Monday, January 6, 2014

I Need a Life Coach!

Have you ever felt like you need a life coach?  There are so many times that I have said, only half-jokingly, that I just need someone who will make all my decisions for me.  I can get very overwhelmed at times when I just don't know what direction I should go.  The sad thing about these paralyzing moments in my life is that I know the truth!  I do have a Life Coach, I do have Someone who will guide every step for me, Someone who I have relied on hundreds of times before to guide my next steps.  I was reading in Isaiah tonight and came across a verse that brought this train of thought into my mind.

 Isaiah 28:29 says "This also comes from the Lord of hosts, who is wonderful in counsel and excellent in guidance."
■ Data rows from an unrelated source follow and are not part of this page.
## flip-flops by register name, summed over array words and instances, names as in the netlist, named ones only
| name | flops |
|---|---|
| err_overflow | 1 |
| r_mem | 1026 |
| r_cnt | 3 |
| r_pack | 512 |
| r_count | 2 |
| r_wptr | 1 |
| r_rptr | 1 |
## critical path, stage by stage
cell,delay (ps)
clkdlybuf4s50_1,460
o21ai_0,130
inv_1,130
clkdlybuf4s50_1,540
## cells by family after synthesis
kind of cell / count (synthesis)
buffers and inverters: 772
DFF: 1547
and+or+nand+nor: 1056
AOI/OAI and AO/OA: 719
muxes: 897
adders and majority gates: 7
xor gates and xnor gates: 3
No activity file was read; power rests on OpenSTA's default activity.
**src/rtl/arty_reset_sequencer.sv**
```systemverilog
// rtl/arty_reset_sequencer.sv - board-level reset sequencer: hold, wait for MMCM lock, settle, release
module arty_reset_sequencer #(
    parameter int unsigned P_MIN_HOLD_CYCLES    = 256,
    parameter int unsigned P_LOCK_SETTLE_CYCLES = 1024,
    parameter int unsigned P_DEBOUNCE_CYCLES    = 1000000
) (
    input  logic       i_clk_mhz,
    input  logic       i_rstn_global,
    input  logic       i_mmcm_locked,
    input  logic       i_btn_rst,
    input  logic       i_soft_rst,
    output logic       o_rstn_seq,
    output logic       o_ready,
    output logic [1:0] o_cause,
    output logic [7:0] o_lock_loss_count
);

    localparam int unsigned HOLD_W   = $clog2(P_MIN_HOLD_CYCLES);
    localparam int unsigned SETTLE_W = $clog2(P_LOCK_SETTLE_CYCLES);
    localparam int unsigned DB_W     = $clog2(P_DEBOUNCE_CYCLES);

    localparam logic [HOLD_W-1:0]   HOLD_MAX   = HOLD_W'(P_MIN_HOLD_CYCLES - 1);
    localparam logic [SETTLE_W-1:0] SETTLE_MAX = SETTLE_W'(P_LOCK_SETTLE_CYCLES - 1);
    localparam logic [DB_W-1:0]     DB_MAX     = DB_W'(P_DEBOUNCE_CYCLES - 1);

    localparam logic [1:0] CAUSE_LOCK = 2'b01;
    localparam logic [1:0] CAUSE_BTN  = 2'b10;
    localparam logic [1:0] CAUSE_SOFT = 2'b11;

    typedef enum logic [1:0] {
        S_HOLD      = 2'd0,
        S_WAIT_LOCK = 2'd1,
        S_SETTLE    = 2'd2,
        S_RUN       = 2'd3
    } state_t;

    state_t state_q, state_d;

    logic lock_meta_q, lock_sync_q;
    logic btn_meta_q, btn_sync_q;

    logic            btn_db_q, btn_db_d;
    logic [DB_W-1:0] db_cnt_q, db_cnt_d;

    logic [HOLD_W-1:0]   hold_cnt_q, hold_cnt_d;
    logic [SETTLE_W-1:0] settle_cnt_q, settle_cnt_d;

    logic       rstn_q, rstn_d;
    logic       ready_q, ready_d;
    logic [1:0] cause_q, cause_d;
    logic [7:0] loss_cnt_q, loss_cnt_d;

    // Two-flop synchronizers for the asynchronous lock and button inputs
    always_ff @(posedge i_clk_mhz or negedge i_rstn_global) begin
        if (!i_rstn_global) begin
            lock_meta_q <= 1'b0;
            lock_sync_q <= 1'b0;
            btn_meta_q  <= 1'b0;
            btn_sync_q  <= 1'b0;
        end else begin
            lock_meta_q <= i_mmcm_locked;
            lock_sync_q <= lock_meta_q;
            btn_meta_q  <= i_btn_rst;
            btn_sync_q  <= btn_meta_q;
        end
    end

    // Debounce: the button must disagree with the debounced state for a full interval to flip it
    always_comb begin
        btn_db_d = btn_db_q;
        db_cnt_d = '0;
        if (btn_sync_q != btn_db_q) begin
            if (db_cnt_q == DB_MAX) begin
                btn_db_d = btn_sync_q;
            end else begin
                db_cnt_d = db_cnt_q + DB_W'(1);
            end
        end
    end

    // Debounce state registers
    always_ff @(posedge i_clk_mhz or negedge i_rstn_global) begin
        if (!i_rstn_global) begin
            btn_db_q <= 1'b0;
            db_cnt_q <= '0;
        end else begin
            btn_db_q <= btn_db_d;
            db_cnt_q <= db_cnt_d;
        end
    end

    // FSM state register
    always_ff @(posedge i_clk_mhz or negedge i_rstn_global) begin
        if (!i_rstn_global) begin
            state_q <= S_HOLD;
        end else begin
            state_q <= state_d;
        end
    end

    // FSM next state; in RUN any exit condition returns to HOLD, cause chosen separately
    always_comb begin
        state_d = state_q;
        case (state_q)
            S_HOLD: begin
                if (hold_cnt_q == HOLD_MAX && !btn_db_q) state_d = S_WAIT_LOCK;
            end
            S_WAIT_LOCK: begin
                if (btn_db_q)         state_d = S_HOLD;
                else if (lock_sync_q) state_d = S_SETTLE;
            end
            S_SETTLE: begin
                if (btn_db_q)                        state_d = S_HOLD;
                else if (!lock_sync_q)               state_d = S_WAIT_LOCK;
                else if (settle_cnt_q == SETTLE_MAX) state_d = S_RUN;
            end
            S_RUN: begin
                if (!lock_sync_q || btn_db_q || i_soft_rst) state_d = S_HOLD;
            end
            default: state_d = S_HOLD;
        endcase
    end

    // FSM outputs and counters; reset outputs follow the next state so they change on the RUN entry/exit edge
    always_comb begin
        hold_cnt_d   = '0;
        settle_cnt_d = '0;
        rstn_d       = (state_d == S_RUN);
        ready_d      = (state_d == S_RUN);
        cause_d      = cause_q;
        loss_cnt_d   = loss_cnt_q;

        if (state_q == S_HOLD) begin
            hold_cnt_d = (hold_cnt_q == HOLD_MAX) ? hold_cnt_q : hold_cnt_q + HOLD_W'(1);
        end

        // Counter clears whenever SETTLE is left or re-entered
        if (state_q == S_SETTLE && state_d == S_SETTLE) begin
            settle_cnt_d = settle_cnt_q + SETTLE_W'(1);
        end

        if (state_q == S_RUN && state_d == S_HOLD) begin
            if (!lock_sync_q) begin
                cause_d = CAUSE_LOCK;
                if (loss_cnt_q != 8'hFF) loss_cnt_d = loss_cnt_q + 8'd1;
            end else if (btn_db_q) begin
                cause_d = CAUSE_BTN;
            end else begin
                cause_d = CAUSE_SOFT;
            end
        end
    end

    // Counter and output registers
    always_ff @(posedge i_clk_mhz or negedge i_rstn_global) begin
        if (!i_rstn_global) begin
            hold_cnt_q   <= '0;
            settle_cnt_q <= '0;
            rstn_q       <= 1'b0;
            ready_q      <= 1'b0;
            cause_q      <= 2'b00;
            loss_cnt_q   <= 8'd0;
        end else begin
            hold_cnt_q   <= hold_cnt_d;
            settle_cnt_q <= settle_cnt_d;
            rstn_q       <= rstn_d;
            ready_q      <= ready_d;
            cause_q      <= cause_d;
            loss_cnt_q   <= loss_cnt_d;
        end
    end

    assign o_rstn_seq        = rstn_q;
    assign o_ready           = ready_q;
    assign o_cause           = cause_q;
    assign o_lock_loss_count = loss_cnt_q;

endmodule

```
**config.mk**
```make
export PLATFORM = sky130hd
export DESIGN_NAME = arty_reset_sequencer
export DESIGN_NICKNAME = d
export VERILOG_FILES = /design/src/rtl/arty_reset_sequencer.sv
export SDC_FILE = /design/constraint.sdc
export NUM_CORES = 1
export LEC_CHECK = 0
export ABC_CLOCK_PERIOD_IN_PS = 2100
export CORE_ASPECT_RATIO = 1.25
export CORE_UTILIZATION = 39
export CTS_CLUSTER_DIAMETER = 50
export DETAILED_ROUTE_END_ITERATION = 7
export PLACE_DENSITY = 0.56
export SLEW_MARGIN = 20
export SYNTH_ARGS = -nofsm -noshare
export SYNTH_HDL_FRONTEND = slang
export SYNTH_SLANG_ARGS = --single-unit
```
**constraint.sdc**
```tcl
create_clock -name i_clk_mhz -period 2.1 [get_ports i_clk_mhz]
set_input_delay 0.42 -clock i_clk_mhz [delete_from_list [all_inputs] [get_ports i_clk_mhz]]
set_output_delay 0.42 -clock i_clk_mhz [all_outputs]
set_load 0.01 [all_outputs]
```
==> metrics.yaml, run 1 <==
status: "finished clean"
firstDrtPassIters: 4
core-area_um2: 6520
clkPwrFrac: 0.281
final_nets: 275
numPortBuffers: 16
synth_top_family_by_area: "simple AND/OR/NAND/NOR gates"
fill_cells: 661
hold_viol: 0
ios: 17
fin_tns_setup_ns: 0
dp_cells: 346
yosysWarningCount: 0
finalSetupViolCount: 0
synthArstFlopShare: 1.00
drtAntennaViolNets: 0
crit_path_end_kind: "register"
rsz0062_at_grt: "no"
ys_seq_area_frac: 0.535
wire_per_inst_um: 12.9
r2r_slack_ns: 0.20
gp_congestion: 0.772
rows: 33
cts-htree-levels: 2
switching_share: 0.281
dieArea_um2: 7050
grt_pass1_wl_um: 7950
antenna_found_initial: 0
finalPower_mw: 2.14
drt-vias-per-instance: 5.20
p_int_mw: 1.54
crit_path_start_kind: "register"
comb_power_share: 0.137
synth-seq-cells: 56
cts_hold_buf: 0
insertion_delay_ns: 0.31
min_period_ns: 1.90
syn_inst: 248
cts_resized: 0
muxShareOfSynthArea: 0.0162
p_leak_nw: 1.24
drtIter0Drc: 41
critPathKind: "register to register"
grt-ovfl-total: 0
syn_nets: 257
powerDensity_nw_per_um2: 722
cp_max_fo: 5
synthFlopType: "dfrtp_1"
area_growth_pct: 13.3
holdWs_ns: 0.0891
path_clk_slew_ns: 0.10
track_usage: 0.144
peakVddDrop_uv: 391
cts_tree: "built"
synthAdderAreaFrac: 0.0191
cts_made_buffers: 5
cp.arrival_ns: 2.14
fin_worst_skew_ns: 0.00857
die_w_um: 75.3
drc: 0
syn_area_um2: 2620
yosys.area_share.simple: 0.234
instances_no_fill: 354
cts_buffer_depth: 2
hpwl_um: 3120
avgSynthCellArea_um2: 10.6
die_h_um: 93.7
postCtsSetupRepairBufs: 0
min_path_type: "input port to asynchronous set/reset pin"
synth_compound_area_frac: 0.0721
clockRootBuffer: "clkbuf_8"
grt_max_degree: 57
synth_edf_count: 0
initial_core_util: 0.402
grt_pass1_vias: 1793
ys_types: 44
crit_required_ns: 2.34
power_switching_mw: 0.604
synth_xor_area_frac: 0.100
fmax_mhz: 525
drv_cap: 0
p_seq_frac: 0.582
drive_gt1_frac: 0.0749
n_antenna_cell: 0
clock-sinks: 56
slew_headroom: 0.640
tightest_slew_ns: 0.527
num_vias: 1840
finalCritPeriodShare: 0.907
totalWireLength_um: 4580
drv_slew: 0
## area by class of cell
| type | instances | area, µm² | share of cell area |
|---|---|---|---|
| tap | 87 | 109 | 0.0367 |
| timing repair buffer | 18 | 183 | 0.0615 |
| multi-input combinational | 178 | 1160 | 0.390 |
| clock inverter | 3 | 22.5 | 0.00759 |
| inverter | 7 | 26.3 | 0.00885 |
| sequential | 56 | 1400 | 0.472 |
| clock buffer | 5 | 68.8 | 0.0232 |
## kinds of logic (layout without fill, tap and decap cells)
group,Yosys count,in the layout
flip-flops,56,56
adder cells (fa/ha/maj),4,4
XOR/XNOR,30,30
AO/OA/AOI/OAI,28,28
AND/OR/NAND/NOR,112,112
buffers and inverters,14,33
multiplexers,4,4
## per-layer routing
layer | global-route usage | wire (µm)
met4 | 0.0509 | 55
met1 | 0.188 | 2190
met2 | 0.240 | 2220
met5 | 0 | 0
met3 | 0.0225 | 109
## power groups by stage
stage	combinational [mW]	sequential [mW]	clock (mW)
finish	0.294	1.25	0.603
global placement	0.295	1.27	0
floorplan	0.177	1.26	0
detailed placement	0.301	1.27	0
global route	0.336	1.27	0.670
CTS	0.302	1.25	0.642
## worst paths after layout
check	end	startpoint	depth (start not counted)
hold / removal	settle_cnt_q[7]	i_rstn_global	2
hold reg to reg	btn_sync_q	btn_meta_q	0
setup / recovery	db_cnt_q[18]	db_cnt_q[0]	5
max in group asynchronous	settle_cnt_q[4]	i_rstn_global	2
setup reg to reg	db_cnt_q[18]	db_cnt_q[0]	5
min in group i_clk_mhz	btn_sync_q	btn_meta_q	0
## state kept, by name (all words and copies together), names as in the netlist
signal             count
o_lock_loss_count      8
settle_cnt_q          10
btn_meta_q             1
state_q                2
o_ready                1
db_cnt_q              20
btn_sync_q             1
o_cause                2
hold_cnt_q             8
lock_meta_q            1
lock_sync_q            1
btn_db_q               1
## worst max-delay path: stages, from the launching register on
cell and delay, ns:
dfrtp_1 0.39, ha_1 0.23, nand4_1 0.23, and4bb_2 0.39, or3b_2 0.44, a21oi_1 0.15
## layout by cell type (no fill, tap or decap), drive strengths merged, types with 4 or more instances in the layout
master,count
inv,8
nand4,6
nor2,35
nand2,16
dfrtp,56
nor4,4
a21oi,8
clkbuf,5
xor2,13
nand3,14
xnor2,17
and4,7
nor3,5
ha,4
and3,4
o21ai,5
clkdlybuf4s50,15
## cells in the mapped netlist, types with 3 or more instances
cell / instances / area (µm²)
xnor2_1: 17 / 149
nor2_1: 35 / 131
and3_1: 4 / 25.0
nand2_1: 16 / 60.1
and4_1: 7 / 61.3
o21ai_0: 5 / 25.0
a21oi_1: 8 / 40.0
nand4_1: 5 / 31.3
o31ai_1: 3 / 22.5
clkbuf_1: 4 / 15.0
nor3_1: 5 / 25.0
ha_1: 4 / 50.1
or2_2: 3 / 18.8
nand3_1: 14 / 70.1
nor4_1: 4 / 25.0
xor2_1: 13 / 114
or4_1: 3 / 22.5
dfrtp_1: 56 / 1400
inv_1: 7 / 26.3
## per-stage QoR
step	cell area (µm²)	utilization	worst slack [ns]
after CTS	2970	0.455	0.199
after global routing	2970	0.455	0.0401
after global placement	2880	0.441	0.225
final	2970	0.455	0.195
after floorplan	2620	-	0.371
after detailed placement	2880	0.441	0.201
(Power assumes the default switching activity.)
==> inputs of run 2 (changes only) <==
--- a/config.mk
+++ b/config.mk
@@ -5,11 +5,13 @@
 export SDC_FILE = /design/constraint.sdc
 export NUM_CORES = 1
 export LEC_CHECK = 0
+export ABC_AREA = 1
 export ABC_CLOCK_PERIOD_IN_PS = 2100
 export CORE_ASPECT_RATIO = 1.25
 export CORE_UTILIZATION = 39
 export CTS_CLUSTER_DIAMETER = 50
 export DETAILED_ROUTE_END_ITERATION = 7
+export MAX_ROUTING_LAYER = met4
 export PLACE_DENSITY = 0.56
 export SLEW_MARGIN = 20
 export SYNTH_ARGS = -nofsm -noshare
==> run 2 against run 1 <==
  * Global-route usage is 2.4 points higher
  * Sequential cell count did not move
  * Utilization grew 0.73 points
  * Largest power group unchanged
  * Clock skew decreased by 0.0037 ns
  * Maximum frequency rose by 7.9%
  * Design area rose by 9.3%
  * Die area increased by 8.5%
  * Non-clock buffer count did not move
  * Synthesized cell count grew 40%
  * Count of clock-buffer cells in the layout up 2
  * Combinational power is 81% lower
  * Via count is 18% higher
==> metrics.yaml, run 2 <==
status: "finished clean"
peakVddDrop_uv: 333  # -15%
rr_endpoint: "o_lock_loss_count[4]"
postCtsSetupRepairBufs: 0  # unchanged
critPathKind: "register to output pin"
hpwl_um: 3970  # +27%
num_vias: 2177  # +18%
crit_path_start_kind: "register"
powerDensity_nw_per_um2: 590  # -18%
slew_headroom: 0.700  # +0.0605
min_path_type: "input port to asynchronous set/reset pin"
crit_family: "buffers and inverters"
drive_gt1_frac: 0.0595  # -0.0154
cpPeakStageDelay_ns: 0.57  # +0.13 ns
cp.buffers_inverters: 1  # +1
drtAntennaViolNets: 0  # unchanged
synthMostInstantiatedCell: "nand2_1"
drv_cap: 0  # unchanged
area_growth_pct: 13.9
grt_pass1_wl_um: 9820  # +24%
synthTopCellsByCount: "80 x nand2_1, 74 x nor2_1, 56 x dfrtp_1"
cts_made_buffers: 5  # unchanged
path_cells: "clkdlybuf4s50_1"
ys_seq_area_frac: 0.492  # -0.0429
numPortBuffers: 16  # unchanged
dieArea_um2: 7660  # +8.5%
drtIter0Drc: 144  # +250%
cts-htree-levels: 2  # unchanged
slowest_stage: "clkdlybuf4s50_1"
finalSetupViolCount: 0  # unchanged
yosysTopAreaCellShare: 0.492  # -0.0429
place_ws_ns: 0.209  # +0.00834 ns
finalCritPeriodShare: 0.840  # -0.0667
tightest_slew_ns: 0.450  # -0.0772 ns
largest_register_ffs: 20  # unchanged
ys_top_cells_by_area: "dfrtp_1 49%, nand2_1 11%, nor2_1 9.7%"
p_leak_nw: 1.39  # +12%
track_usage: 0.169  # +0.0242
cp.arrival_ns: 1.34  # -0.80 ns
final_nets: 378  # +37%
clockRootBuffer: "clkbuf_8"
layout_common_cells: "80 x nand2_1, 74 x nor2_1, 56 x dfrtp_1, 30 x inv_1, 28 x nand3_1"
final_common_cell: "nand2_1"
r2r_slack_ns: 0.36  # +0.16 ns
crit_path_end_kind: "output pin"
fill_cells: 710  # +7.4%
min_period_ns: 1.76  # -0.140 ns
antenna_found_initial: 0  # unchanged
synth_area_leader_cell: "dfrtp_1"
fin_worst_skew_ns: 0.00489  # -0.00369 ns
rr_worst_depth: 8  # +3
syn_inst: 347  # +40%
crit_start: "o_lock_loss_count[5]"
gp_congestion: 0.878  # +14%
reg.largest.list: "db_cnt_q x20, settle_cnt_q x10"
cts_resized: 0  # unchanged
n_antenna_cell: 0  # unchanged
drt-vias-per-instance: 4.73  # -8.9%
grt-ovfl-total: 0  # unchanged
synth-seq-cells: 56  # unchanged
firstDrtPassIters: 4  # unchanged
insertion_delay_ns: 0.31  # about the same
wire_per_inst_um: 11.6  # -10%
clock-sinks: 56  # unchanged
die_h_um: 97.6  # +4.2%
cts_tree: "built"
yosysWarningCount: 0  # unchanged
cts_buffer_depth: 2  # unchanged
layout_setup_ws_ns: 0.336  # +0.140 ns
hold_viol: 0  # unchanged
synth_edf_count: 0  # unchanged
synthArstFlopShare: 1.00  # unchanged
syn_nets: 356  # +39%
ios: 17  # unchanged
rsz0062_at_grt: "no"
core-area_um2: 7020  # +7.6%
fin_tns_setup_ns: 0  # unchanged
cp_max_fo: 6  # +1
regToRegStartpoint: "o_lock_loss_count[0]"
crit_path_end: "o_lock_loss_count[5]"
avgSynthCellArea_um2: 8.21  # -22%
grt_max_degree: 39  # -32%
path_clk_slew_ns: 0.10  # about the same
rows: 34  # +3.0%
top_register: "db_cnt_q"
die_w_um: 78.5  # +4.2%
ys_types: 32  # -27%
path_depth: 1  # -4
synthFlopType: "dfrtp_1"
totalWireLength_um: 5360  # +17%
syn_area_um2: 2850  # +8.7%
grt_pass1_vias: 2116  # +18%
drv_slew: 0  # unchanged
drc: 0  # unchanged
fmax_mhz: 567  # +7.9%
crit_required_ns: 1.68  # -0.66 ns
cts_hold_buf: 0  # unchanged
initial_core_util: 0.406  # +0.00426
## run 2: changes by cell type after synthesis, moves of 3 or more
cell      before  now
and3_1         4    0
and4_1         7    0
clkbuf_1       4    0
inv_1          7   30
nand2_1       16   80
nand3_1       14   28
nor2_1        35   74
nor4_1         4    0
o21ai_0        5    9
or4_1          3    0
xnor2_1       17   10
## run 2: kinds of logic after synthesis
kind of cell,share of synthesized area
DFF,0.492
buffers and inverters,0.0500
adders and majority gates,0.0176
and+or+nand+nor,0.317
xor gates and xnor gates,0.0768
AOI/OAI and AO/OA,0.0465
## run 2: routing by layer
| layer | GRT usage | share of wire |
|---|---|---|
| met5 | - | 0 |
| met1 | 0.221 | 0.48 |
| met3 | 0.0235 | 0.027 |
| met2 | 0.265 | 0.47 |
| met4 | 0.0641 | 0.018 |
## run 2: metrics by stage
stage          total power, mW  std cells  area (µm²)   util  hold WS [ns]
6_report                  1.92        460        3250  0.462        0.0421
5_1_grt                   2.01        460        3250  0.462        0.0667
4_1_cts                   1.95        460        3250  0.462        0.0486
3_5_place_dp              1.17        452        3120  0.444         0.335
3_3_place_gp              1.17        452        3120  0.444         0.335
2_1_floorplan             1.14        347        2850      -         0.124
## run 2: layout make-up
cell class | instances | area (µm²) | share of cell area
flip-flops and latches | 56 | 1400 | 0.432
multi-input cells | 257 | 1310 | 0.402
repair buffers | 18 | 183 | 0.0563
inverters | 31 | 116 | 0.0359
well taps | 90 | 113 | 0.0347
clock buffers | 7 | 96.3 | 0.0297
clock inverters | 1 | 30.0 | 0.00925
## run 2: worst min path at each step
stage,from,endpoint,slack [ns],cells past startpoint
6_report,i_rstn_global,hold_cnt_q[2],0.04,1
5_1_grt,i_rstn_global,settle_cnt_q[3],0.07,1
3_3_place_gp,lock_meta_q,lock_sync_q,0.34,0
4_1_cts,i_rstn_global,settle_cnt_q[3],0.05,1
3_5_place_dp,lock_meta_q,lock_sync_q,0.33,0
2_1_floorplan,i_rstn_global,btn_db_q,0.12,0
## run 2: report_power, final
group | switching [mW] | leakage, nW | internal [mW] | total (mW)
combinational | 0.0385 | 0.579 | 0.0187 | 0.0572
clock | 0.345 | 0.0645 | 0.421 | 0.766
sequential | 0.00651 | 0.745 | 1.09 | 1.09
==> inputs of run 3 (changes only) <==
--- a/config.mk
+++ b/config.mk
@@ -6,13 +6,13 @@
 export NUM_CORES = 1
 export LEC_CHECK = 0
 export ABC_AREA = 1
-export ABC_CLOCK_PERIOD_IN_PS = 2100
+export ABC_CLOCK_PERIOD_IN_PS = 1500
 export CORE_ASPECT_RATIO = 1.25
 export CORE_UTILIZATION = 39
 export CTS_CLUSTER_DIAMETER = 50
 export DETAILED_ROUTE_END_ITERATION = 7
 export MAX_ROUTING_LAYER = met4
-export PLACE_DENSITY = 0.56
+export PLACE_DENSITY = 0.58
 export SLEW_MARGIN = 20
 export SYNTH_ARGS = -nofsm -noshare
 export SYNTH_HDL_FRONTEND = slang
==> constraint.sdc (replaced) <==
create_clock -name i_clk_mhz -period 1.5 [get_ports i_clk_mhz]
set_input_delay 0.3 -clock i_clk_mhz [delete_from_list [all_inputs] [get_ports i_clk_mhz]]
set_output_delay 0.3 -clock i_clk_mhz [all_outputs]
set_load 0.01 [all_outputs]
==> run 3 against run 2 <==
  * Sequential share of layout area is 3.4 points lower
  * Sequential cell count stayed put
  * Non-clock buffer count is 28 higher
  * Critical path type unchanged
  * Largest power group unchanged
  * Highest routed layer unchanged
==> metrics.yaml, run 3 (synthesis gave the netlist of run 2 again) <==
fill_cells: 680  # -4.2%
top_register: "db_cnt_q"
rsz0062_at_grt: "yes"
multi_input_area_um2: 1390  # +6.6%
fmax_mhz: 702
drtIter0Drc: 114  # -21%
finalCritPeriodShare: 0.949
hold_viol: 0  # unchanged
cp.arrival_ns: 1.12  # -0.22 ns
grt_pass1_vias: 2241  # +5.9%
crit_required_ns: 1.20  # -0.48 ns
drive_gt1_frac: 0.165  # +0.106
final_common_cell: "nand2_1"
firstDrtPassIters: 4  # unchanged
holdWs_ns: 0.362  # +0.320 ns
drtAntennaViolNets: 0  # unchanged
largest_register_ffs: 20  # unchanged
rr_worst_depth: 8  # unchanged
rr_endpoint: "db_cnt_q[4]"
critPathKind: "register to output pin"
gp_congestion: 0.873  # -0.60%
cts_buffer_depth: 2  # unchanged
fin_worst_skew_ns: 0.0106  # +0.00574 ns
drv_cap: 0  # unchanged
path_clk_slew_ns: 0.10  # about the same
wire_per_inst_um: 12.0  # +2.7%
peakVddDrop_uv: 426  # +28%
comb_power_share: 0.037  # +0.007
clkPwrFrac: 0.389  # -0.011
seq_area_um2: 1400  # +0.18%
clockRootBuffer: "clkbuf_8"
dieArea_um2: 7660  # unchanged
r2r_slack_ns: 0.10  # -0.26 ns
regToRegStartpoint: "db_cnt_q[1]"
fin_tns_setup_ns: 0  # unchanged
grt-ovfl-total: 0  # unchanged
powerDensity_nw_per_um2: 755  # +28%
die_h_um: 97.6  # unchanged
min_period_ns: 1.42
cts-htree-levels: 2  # unchanged
rows: 34  # unchanged
p_int_mw: 2.10  # +38%
switching_share: 0.210  # +0.00602
cp_max_fo: 3  # -3
crit_path_end: "o_lock_loss_count[0]"
drt-vias-per-instance: 4.83  # +2.0%
ios: 17  # unchanged
track_usage: 0.173  # +0.00390
tightest_slew_ns: 0.422  # -0.0273 ns
cts_tree: "built"
power_switching_mw: 0.559  # +43%
core-area_um2: 7020  # unchanged
grt_pass1_wl_um: 10200  # +3.7%
crit_path_end_kind: "output pin"
drv_slew: 0  # unchanged
grt_max_degree: 42  # +7.7%
finalSetupViolCount: 0  # unchanged
hpwl_um: 4240  # +6.7%
reg.largest.list: "db_cnt_q x20, settle_cnt_q x10"
min_path_type: "register to register"
totalWireLength_um: 5850  # +9.1%
n_antenna_cell: 0  # unchanged
final_nets: 407  # +7.7%
clock-sinks: 56  # unchanged
slew_headroom: 0.718  # +0.0179
die_w_um: 78.5  # unchanged
numPortBuffers: 16  # unchanged
p_leak_nw: 1.57  # +13%
num_vias: 2360  # +8.4%
p_seq_frac: 0.574  # +0.004
layout_common_cells: "77 x nand2_1, 67 x nor2_1, 54 x dfrtp_1, 30 x inv_1, 28 x buf_4"
area_growth_pct: 23.7
insertion_delay_ns: 0.30  # about the same
crit_start: "o_lock_loss_count[0]"
crit_path_start_kind: "register"
status: "finished clean"
antenna_found_initial: 0  # unchanged
drc: 0  # unchanged
cts_made_buffers: 5  # unchanged
initial_core_util: 0.406  # unchanged
==> run 3: critical path, cell delays in order, from the launching register on <==
cell and delay [ns]:
dfrtp_1 0.39, buf_4 0.15, dlygate4sd2_1 0.28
  The first thought that popped into my head was, "Duh!  God is always faithful.  God will always be exactly who He is, His character is unfaltering.  If God is 'wonderful in counsel' and 'excellent in guidance', then I am the one causing the barrier when I find myself overwhelmed with no direction."  As I pondered that thought, a few more verses came to my mind that broadened the scope a bit.

John 16:13, speaking of the Holy Spirit, says "He will guide you into all truth." 

Proverbs 3:5-7 says "Trust in the Lord with all your heart and lean not on your own understanding.  In all your ways acknowledge Him, and He will direct your paths."

  Well, I know I'm saved and on my way to Heaven, therefore I have the Holy Spirit living in me according to God's Word.  Part of the promise that comes with the Holy Spirit is that He will guide me into all truth.  I know God will keep His promises, so if I am spinning around in circles with no direction then I have to ask myself if I am really acknowledging Him in all my ways.  When I allow the Holy Spirit to guide me and I let Him call the shots, then there really is no reason for me to ever be overwhelmed in the decision making process.  I need to spend more time in the Word, more time in Prayer, and zero time worrying about everything.

At this point in my life, I am in a stage of waiting, and I think that's the hardest for me.  My mind equates waiting with lack of direction, but I just don't think that's true.  Sometimes, God's direction for us is to be patient and wait on the next step.  He will reveal it at the perfect time, so there really is no need for me to fret over it.  I can wait with an excited anticipation, but leave the worry and frustration at the door please!

 Thank you, Lord, for your perfect Word and for once again hitting me right between the eyes with it!